[Start of section]
**src/rtl/line_mem_arbiter.sv**
```systemverilog
// -----------------------------------------------------------------------------
// line_mem_arbiter
//
// Memory-side responder for the two pipeline line ports (instruction fetch and
// data). Both ports present level-held requests. A request is accepted only
// while the arbiter is idle. It is then run as a single transaction on a shared
// line-wide cyc/stb/we/ack bus. The port gets back registered line data and a
// one-cycle resp pulse.
//
// Ports
//   clk, rst_n           clock, synchronous active-low reset
//   ifetch_read          instruction line read request (held until ifetch_resp)
//   ifetch_address       instruction line address
//   ifetch_rdata         instruction line data, valid with/after ifetch_resp
//   ifetch_resp          one-cycle completion pulse, instruction port
//   mem_read, mem_write  data line read/write requests (held until mem_resp)
//   mem_address          data line address
//   mem_wdata, mem_sel   write data and byte enables (sel ignored on reads)
//   mem_rdata            data line read data, valid with/after mem_resp
//   mem_resp             one-cycle completion pulse, data port
//   bus_cyc, bus_stb     bus transaction active (identical)
//   bus_we, bus_adr      write strobe and line address
//   bus_sel, bus_dat_w   byte enables (all ones on reads) and write data
//   bus_dat_r, bus_ack   read data and completion (ack may come with first stb)
//
// Timing
//   A request is sampled in IDLE at cycle 0. Strobe is high in cycles 1..1+k,
//   with ack arriving at 1+k. The resp pulse occurs at cycle 2+k. The arbiter
//   is idle again at cycle 3+k.
// -----------------------------------------------------------------------------
module line_mem_arbiter #(
    parameter int ADDR_W = 12,
    parameter int LINE_W = 128,
    parameter int SEL_W  = LINE_W / 8
) (
    input  logic              clk,
    input  logic              rst_n,

    input  logic              ifetch_read,
    input  logic [ADDR_W-1:0] ifetch_address,
    output logic [LINE_W-1:0] ifetch_rdata,
    output logic              ifetch_resp,

    input  logic              mem_read,
    input  logic              mem_write,
    input  logic [ADDR_W-1:0] mem_address,
    input  logic [LINE_W-1:0] mem_wdata,
    input  logic [SEL_W-1:0]  mem_sel,
    output logic [LINE_W-1:0] mem_rdata,
    output logic              mem_resp,

    output logic              bus_cyc,
    output logic              bus_stb,
    output logic              bus_we,
    output logic [ADDR_W-1:0] bus_adr,
    output logic [SEL_W-1:0]  bus_sel,
    output logic [LINE_W-1:0] bus_dat_w,
    input  logic [LINE_W-1:0] bus_dat_r,
    input  logic              bus_ack
);

    typedef enum logic [2:0] {
        IDLE   = 3'd0,
        BUS_I  = 3'd1,
        BUS_D  = 3'd2,
        RESP_I = 3'd3,
        RESP_D = 3'd4
    } state_t;

    localparam logic GRANT_I = 1'b0;
    localparam logic GRANT_D = 1'b1;

    state_t state;
    state_t next_state;
    logic   last_grant;

    logic ireq;
    logic dreq;
    logic grant_i;
    logic grant_d;

    assign ireq = ifetch_read;
    assign dreq = mem_read | mem_write;

    // Round robin applies only on a tie. A lone request is always granted,
    // whichever port was served last.
    assign grant_i = (state == IDLE) && ireq && (!dreq || (last_grant == GRANT_D));
    assign grant_d = (state == IDLE) && dreq && (!ireq || (last_grant == GRANT_I));

    // -------------------------------------------------------------------------
    // State register
    // -------------------------------------------------------------------------
    always_ff @(posedge clk) begin
        if (!rst_n) state <= IDLE;
        else        state <= next_state;
    end

    // -------------------------------------------------------------------------
    // Next-state logic
    // -------------------------------------------------------------------------
    always_comb begin
        next_state = state;
        unique case (state)
            IDLE: begin
                if (grant_i)      next_state = BUS_I;
                else if (grant_d) next_state = BUS_D;
            end
            BUS_I:   if (bus_ack) next_state = RESP_I;
            BUS_D:   if (bus_ack) next_state = RESP_D;
            // Requests are deliberately not sampled here. This gives the
            // requester the resp cycle to drop or retarget its request.
            RESP_I:  next_state = IDLE;
            RESP_D:  next_state = IDLE;
            default: next_state = IDLE;
        endcase
    end

    // -------------------------------------------------------------------------
    // Outputs decoded from state. Because cyc/stb follow the BUS states
    // directly, a reset mid-transaction drops them at that same edge.
    // -------------------------------------------------------------------------
    always_comb begin
        bus_cyc     = 1'b0;
        bus_stb     = 1'b0;
        ifetch_resp = 1'b0;
        mem_resp    = 1'b0;
        unique case (state)
            BUS_I, BUS_D: begin
                bus_cyc = 1'b1;
                bus_stb = 1'b1;
            end
            RESP_I:  ifetch_resp = 1'b1;
            RESP_D:  mem_resp    = 1'b1;
            default: ;
        endcase
    end

    // -------------------------------------------------------------------------
    // Bus request registers: loaded only on a grant, so they stay stable for
    // the whole strobe window regardless of what the requester does.
    // -------------------------------------------------------------------------
    always_ff @(posedge clk) begin
        if (!rst_n) begin
            bus_we     <= 1'b0;
            bus_adr    <= '0;
            bus_sel    <= '0;
            bus_dat_w  <= '0;
            last_grant <= GRANT_D;
        end else if (grant_i) begin
            bus_we     <= 1'b0;
            bus_adr    <= ifetch_address;
            bus_sel    <= '1;
            bus_dat_w  <= '0;
            last_grant <= GRANT_I;
        end else if (grant_d) begin
            // If read and write are both asserted, the request is treated as a write.
            bus_we     <= mem_write;
            bus_adr    <= mem_address;
            bus_sel    <= mem_write ? mem_sel : '1;
            bus_dat_w  <= mem_write ? mem_wdata : '0;
            last_grant <= GRANT_D;
        end
    end

    // -------------------------------------------------------------------------
    // Read data return. Capture happens only on an ack in the matching BUS
    // state, so stray acks are ignored. A write leaves mem_rdata untouched.
    // -------------------------------------------------------------------------
    always_ff @(posedge clk) begin
        if (!rst_n) begin
            ifetch_rdata <= '0;
            mem_rdata    <= '0;
        end else begin
            if ((state == BUS_I) && bus_ack)
                ifetch_rdata <= bus_dat_r;
            if ((state == BUS_D) && bus_ack && !bus_we)
                mem_rdata <= bus_dat_r;
        end
    end

endmodule

```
[End of section]
→ What to do: State how many lines of the records contain the string "valid". The number is the whole answer.

→ Response: 2